Hay que cuidarse de aquellos abogados y aún de aquellas personas que buscan el pleito por el pleito, que distraen y tergiversan la razón de ser y la finalidad ontológica de los procesos cuál es la de resolver las diferencias.
Infortunadamente, no es poco frecuente encontrarse con abogados que con una miopía evidente y con una carencia moral sobresaliente manipulan a sus clientes, los engañan, los envalentonan para que se inicien procesos judiciales sin fundamento real, con unos fines diferentes a los que se debe buscar en un proceso.
Pues bien, en buena hora y de manera reiterativa y afortunada nuestra Corte Suprema de Justicia ha sido persistente en tratar estos temas y en específico el abuso del derecho litigar estableciendo que “…cuando una persona acude al aparato judicial de mala fe, con negligencia, temeridad… a reclamar un derecho a sabiendas que no le corresponde, con ello afecta, correlativamente, a quien tiene que resistir la pretensión, lo que ha forjado la teoría del abuso del derecho a litigar... “.
Mal e ilegalmente obra el abogado que se deja inducir y convencer por su cliente para iniciar procesos judiciales temerarios y sin fundamento, pero más mal obra aquel que engaña y manipula a quien acude a él buscando asesoría, apoyo, pero sobre todo resolución a un problema.
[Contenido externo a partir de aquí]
[src/rtl/dsram_arbiter.sv]
// dsram_arbiter: shares the single data SRAM port between M0 (MEM-stage load/store) and M1 (secondary master).
// Latency: grant and SRAM drive are combinational in the request cycle; data_ok returns exactly RD_LAT cycles after addr_ok.
// Backpressure: the losing requester sees addr_ok=0 and holds its request; the response path has no backpressure.
//
// Ports:
//   clk, reset                     clock, asynchronous active-high reset
//   m0_req/wr/wstrb/addr/wdata     M0 request;  m0_addr_ok (accepted), m0_data_ok + m0_rdata (response)
//   m1_*                           same as M0, for M1
//   data_sram_en/we/addr/wdata     SRAM command, driven from the winner
//   data_sram_rdata                SRAM read data, RD_LAT cycles after en
module dsram_arbiter #(
  parameter int RD_LAT       = 1,
  parameter int PRIO_MODE    = 0,
  parameter int STARVE_LIMIT = 4
) (
  input  logic        clk,
  input  logic        reset,

  input  logic        m0_req,
  input  logic        m0_wr,
  input  logic [3:0]  m0_wstrb,
  input  logic [31:0] m0_addr,
  input  logic [31:0] m0_wdata,
  output logic        m0_addr_ok,
  output logic        m0_data_ok,
  output logic [31:0] m0_rdata,

  input  logic        m1_req,
  input  logic        m1_wr,
  input  logic [3:0]  m1_wstrb,
  input  logic [31:0] m1_addr,
  input  logic [31:0] m1_wdata,
  output logic        m1_addr_ok,
  output logic        m1_data_ok,
  output logic [31:0] m1_rdata,

  output logic        data_sram_en,
  output logic [3:0]  data_sram_we,
  output logic [31:0] data_sram_addr,
  output logic [31:0] data_sram_wdata,
  input  logic [31:0] data_sram_rdata
);

  localparam logic [3:0] LP_LIMIT = 4'(STARVE_LIMIT);

  logic              w_m1_pref;     // 1: M1 takes the next conflict
  logic              w_gnt0;
  logic              w_gnt1;
  logic              w_rsp_vld;
  logic              w_rsp_id;

  logic              r_rr_last;     // winner of the previous conflict (0 = M0, 1 = M1)
  logic [3:0]        r_starve_cnt;  // consecutive cycles M1 has been denied
  logic [RD_LAT-1:0] r_tag_vld;
  logic [RD_LAT-1:0] r_tag_id;

  // Conflict resolution. Both trackers are kept running in either mode;
  // only the one selected by PRIO_MODE steers the grant.
  always_comb begin
    if (PRIO_MODE == 0) begin
      w_m1_pref = ~r_rr_last;
    end else begin
      w_m1_pref = (r_starve_cnt == LP_LIMIT);
    end
  end

  // Grants are suppressed while reset is held so nothing reaches the SRAM.
  assign w_gnt0 = ~reset & m0_req & ~(m1_req &  w_m1_pref);
  assign w_gnt1 = ~reset & m1_req & ~(m0_req & ~w_m1_pref);

  always_ff @(posedge clk or posedge reset) begin
    if (reset) begin
      r_rr_last    <= 1'b1;         // pretend M1 won last, so M0 gets the first conflict
      r_starve_cnt <= '0;
      r_tag_vld    <= '0;
      r_tag_id     <= '0;
    end else begin
      if (m0_req && m1_req) begin
        r_rr_last <= w_gnt1;
      end

      if (m1_req && !w_gnt1) begin
        if (r_starve_cnt != LP_LIMIT) begin
          r_starve_cnt <= r_starve_cnt + 4'd1;
        end
      end else begin
        r_starve_cnt <= '0;
      end

      // Tag pipeline: one slot per cycle of SRAM latency, shifts unconditionally.
      r_tag_vld[0] <= w_gnt0 | w_gnt1;
      r_tag_id[0]  <= w_gnt1;
      for (int i = 1; i < RD_LAT; i++) begin
        r_tag_vld[i] <= r_tag_vld[i-1];
        r_tag_id[i]  <= r_tag_id[i-1];
      end
    end
  end

  assign m0_addr_ok   = w_gnt0;
  assign m1_addr_ok   = w_gnt1;
  assign data_sram_en = w_gnt0 | w_gnt1;

  always_comb begin
    data_sram_we    = 4'b0;
    data_sram_addr  = 32'h0;
    data_sram_wdata = 32'h0;
    if (w_gnt1) begin
      data_sram_we    = m1_wr ? m1_wstrb : 4'b0;
      data_sram_addr  = m1_addr;
      data_sram_wdata = m1_wdata;
    end else if (w_gnt0) begin
      data_sram_we    = m0_wr ? m0_wstrb : 4'b0;
      data_sram_addr  = m0_addr;
      data_sram_wdata = m0_wdata;
    end
  end

  // Response routing from the oldest tag slot.
  assign w_rsp_vld = r_tag_vld[RD_LAT-1] & ~reset;
  assign w_rsp_id  = r_tag_id[RD_LAT-1];

  assign m0_data_ok = w_rsp_vld & ~w_rsp_id;
  assign m1_data_ok = w_rsp_vld &  w_rsp_id;
  assign m0_rdata   = m0_data_ok ? data_sram_rdata : 32'h0;
  assign m1_rdata   = m1_data_ok ? data_sram_rdata : 32'h0;

endmodule
--- config.mk ---
export PLATFORM = sky130hd
export DESIGN_NAME = mdu_div_arbiter_flat
export DESIGN_NICKNAME = d
export VERILOG_FILES = /design/src/rtl/mdu_pkg.sv /design/src/rtl/mdu_div_arbiter_if.sv /design/src/rtl/mdu_prio_grant.sv /design/src/rtl/mdu_div_arbiter.sv /design/src/flat_wrapper.sv
export SDC_FILE = /design/constraint.sdc
export NUM_CORES = 1
export LEC_CHECK = 0
export ABC_CLOCK_PERIOD_IN_PS = 1700
export CORE_ASPECT_RATIO = 1.5
export CORE_MARGIN = 4
export CORE_UTILIZATION = 36
export DETAILED_ROUTE_END_ITERATION = 12
export PLACE_DENSITY = 0.85
export SETUP_SLACK_MARGIN = 0.05
export SLEW_MARGIN = 20
export SYNTH_ARGS = -nofsm -noshare
export SYNTH_HDL_FRONTEND = slang
export SYNTH_SLANG_ARGS = --single-unit
--- constraint.sdc ---
create_clock -name clk -period 1.7 [get_ports clk]
set_input_delay 0.34 -clock clk [delete_from_list [all_inputs] [get_ports clk]]
set_output_delay 0.34 -clock clk [all_outputs]
set_load 0.02 [all_outputs]
--- src/rtl/mdu_pkg.sv ---
// Shared MDU types: divider-arbiter FSM states, the latched request record
// and the defined divide-by-zero result.
package mdu_pkg;

    typedef enum logic [1:0] {
        IDLE,
        ISSUE,
        WAIT,
        DONE
    } div_arb_state_e;

    typedef struct packed {
        logic        sgn;
        logic        is_mod;
        logic [31:0] z;
        logic [31:0] d;
    } div_req_t;

    // Quotient and remainder of x / 0 are both defined as zero here.
    localparam logic [31:0] DIV_ZERO_RES = 32'h0;

endpackage
File: src/rtl/sec_tick.sv
// rtl/sec_tick.sv - CLK_HZ divider producing a one-cycle tick, with synchronous restart
module sec_tick #(
    parameter int CLK_HZ = 100_000_000
) (
    input  logic clk,
    input  logic rst,
    input  logic i_restart,
    output logic o_tick
);

    localparam int CNT_W = (CLK_HZ > 1) ? $clog2(CLK_HZ) : 1;
    localparam logic [CNT_W-1:0] LAST = CNT_W'(CLK_HZ - 1);

    logic [CNT_W-1:0] r_cnt;

    assign o_tick = !i_restart && (r_cnt == LAST);

    always_ff @(posedge clk or negedge rst) begin
        if (!rst) begin
            r_cnt <= '0;
        end else if (i_restart || (r_cnt == LAST)) begin
            r_cnt <= '0;
        end else begin
            r_cnt <= r_cnt + 1'b1;
        end
    end

endmodule

File: src/rtl/hood_mode_ctrl.sv
// rtl/hood_mode_ctrl.sv - range-hood fan mode FSM with boost and timed self-clean countdown
module hood_mode_ctrl
    import hood_pkg::*;
#(
    parameter int NUM_SPEEDS = 3,
    parameter int CLK_HZ     = 100_000_000,
    parameter int BOOST_SEC  = 60,
    parameter int CLEAN_SEC  = 180,
    parameter int SEC_W      = 8,
    localparam int MODE_W    = $clog2(NUM_SPEEDS + 2)
) (
    input  logic                  clk,
    input  logic                  rst,
    input  logic                  power_on,
    input  logic                  menu_btn,
    input  logic [NUM_SPEEDS-1:0] speed_btn,
    input  logic                  clean_btn,
    input  logic                  boost_en,
    output logic [MODE_W-1:0]     mode,
    output logic [NUM_SPEEDS+1:0] led,
    output logic [SEC_W-1:0]      remaining_sec,
    output logic                  menu_armed
);

    localparam int LW = NUM_SPEEDS + 2;
    localparam logic [MODE_W-1:0] M_STANDBY = MODE_W'(MODE_STANDBY);
    localparam logic [MODE_W-1:0] M_BOOST   = MODE_W'(NUM_SPEEDS);
    localparam logic [MODE_W-1:0] M_TOP_SPD = MODE_W'(NUM_SPEEDS - 1);
    localparam logic [MODE_W-1:0] M_CLEAN   = MODE_W'(MODE_CLEAN(NUM_SPEEDS));

    logic [MODE_W-1:0]     r_mode;
    logic [LW-1:0]         r_led;
    logic [SEC_W-1:0]      r_rem;
    logic                  r_armed;
    logic                  r_ret;
    logic                  r_menu_prev;
    logic                  r_clean_prev;
    logic [NUM_SPEEDS-1:0] r_speed_prev;

    logic                  w_menu_e;
    logic                  w_clean_e;
    logic [NUM_SPEEDS-1:0] w_speed_e;
    logic                  w_spd_any;
    logic [MODE_W-1:0]     w_spd_idx;
    logic                  w_spd_ok;
    logic                  w_timed;
    logic                  w_restart;
    logic                  w_tick;
    logic                  w_rem_last;

    logic [MODE_W-1:0]     w_mode_nxt;
    logic [SEC_W-1:0]      w_rem_nxt;
    logic                  w_armed_nxt;
    logic                  w_ret_nxt;

    assign w_menu_e   = menu_btn & ~r_menu_prev;
    assign w_clean_e  = clean_btn & ~r_clean_prev;
    assign w_speed_e  = speed_btn & ~r_speed_prev;
    assign w_spd_any  = |w_speed_e;
    assign w_spd_ok   = (w_spd_idx != M_BOOST) || boost_en;
    assign w_timed    = (r_mode == M_BOOST) || (r_mode == M_CLEAN);
    assign w_rem_last = (r_rem == SEC_W'(1));

    // Divider is held at zero outside timed modes, so it starts fresh on every entry
    assign w_restart = !power_on || !w_timed;

    sec_tick #(
        .CLK_HZ (CLK_HZ)
    ) u_sec_tick (
        .clk       (clk),
        .rst       (rst),
        .i_restart (w_restart),
        .o_tick    (w_tick)
    );

    always_comb begin
        w_spd_idx = '0;
        for (int k = NUM_SPEEDS - 1; k >= 0; k--) begin
            if (w_speed_e[k]) begin
                w_spd_idx = MODE_W'(k + 1);
            end
        end
    end

    always_comb begin
        w_mode_nxt  = r_mode;
        w_rem_nxt   = r_rem;
        w_armed_nxt = r_armed;
        w_ret_nxt   = r_ret;
        if (!power_on) begin
            w_mode_nxt  = M_STANDBY;
            w_rem_nxt   = '0;
            w_armed_nxt = 1'b0;
            w_ret_nxt   = 1'b0;
        end else if (r_mode == M_STANDBY) begin
            if (w_menu_e) begin
                w_armed_nxt = !r_armed;
            end else if (r_armed && w_spd_any) begin
                // A refused boost request still consumes the selection slot
                if (w_spd_ok) begin
                    w_mode_nxt  = w_spd_idx;
                    w_armed_nxt = 1'b0;
                    if (w_spd_idx == M_BOOST) begin
                        w_rem_nxt = SEC_W'(BOOST_SEC);
                        w_ret_nxt = 1'b0;
                    end
                end
            end else if (r_armed && w_clean_e) begin
                w_mode_nxt  = M_CLEAN;
                w_armed_nxt = 1'b0;
                w_rem_nxt   = SEC_W'(CLEAN_SEC);
            end
        end else if (r_mode == M_BOOST) begin
            if (!boost_en) begin
                w_mode_nxt = M_STANDBY;
                w_rem_nxt  = '0;
                w_ret_nxt  = 1'b0;
            end else begin
                if (w_menu_e) begin
                    w_ret_nxt = 1'b1;
                end
                if (w_tick) begin
                    if (w_rem_last) begin
                        w_mode_nxt = (r_ret || w_menu_e) ? M_TOP_SPD : M_STANDBY;
                        w_rem_nxt  = '0;
                        w_ret_nxt  = 1'b0;
                    end else begin
                        w_rem_nxt = r_rem - 1'b1;
                    end
                end
            end
        end else if (r_mode == M_CLEAN) begin
            if (w_tick) begin
                if (w_rem_last) begin
                    w_mode_nxt = M_STANDBY;
                    w_rem_nxt  = '0;
                end else begin
                    w_rem_nxt = r_rem - 1'b1;
                end
            end
        end else begin
            if (w_menu_e) begin
                w_mode_nxt = M_STANDBY;
            end else if (w_spd_any && (w_spd_idx != r_mode) && w_spd_ok) begin
                w_mode_nxt = w_spd_idx;
                if (w_spd_idx == M_BOOST) begin
                    w_rem_nxt = SEC_W'(BOOST_SEC);
                    w_ret_nxt = 1'b0;
                end
            end
        end
    end

    always_ff @(posedge clk or negedge rst) begin
        if (!rst) begin
            r_mode       <= M_STANDBY;
            r_led        <= '0;
            r_rem        <= '0;
            r_armed      <= 1'b0;
            r_ret        <= 1'b0;
            r_menu_prev  <= 1'b0;
            r_clean_prev <= 1'b0;
            r_speed_prev <= '0;
        end else begin
            r_mode       <= w_mode_nxt;
            r_led        <= power_on ? LW'(led_onehot(int'(w_mode_nxt))) : '0;
            r_rem        <= w_rem_nxt;
            r_armed      <= w_armed_nxt;
            r_ret        <= w_ret_nxt;
            r_menu_prev  <= menu_btn;
            r_clean_prev <= clean_btn;
            r_speed_prev <= speed_btn;
        end
    end

    assign mode          = r_mode;
    assign led           = r_led;
    assign remaining_sec = r_rem;
    assign menu_armed    = r_armed;

endmodule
Si abusa del derecho de litigar, quien lo hace debe indemnizar los perjuicios que cause a los afectados.
La justicia y su correcta administración constituyen pilares básicos, esenciales, estructurales de la convivencia social bajo cualquier régimen político y forma de vida, por eso mismo es responsabilidad de todos y especialmente los abogados el cuidar que se fortalezca y no se use indebidamente el aparato judicial, absteniéndose de incurrir en prácticas contrarias a la finalidad misma, tales como iniciar procesos judiciales sin fundamento real, con fines diferentes a los que deben conllevar, dilatando injustificadamente. Hay que hacer a un lado, sancionar, por decir lo menos, a quienes, abogados y personas, mal usan el sistema judicial.
Remate. La paradoja del bombero, la casa incendiándose, él de paseo en Haití y en todo caso atizando el fuego. ¿Bombero o pirómano?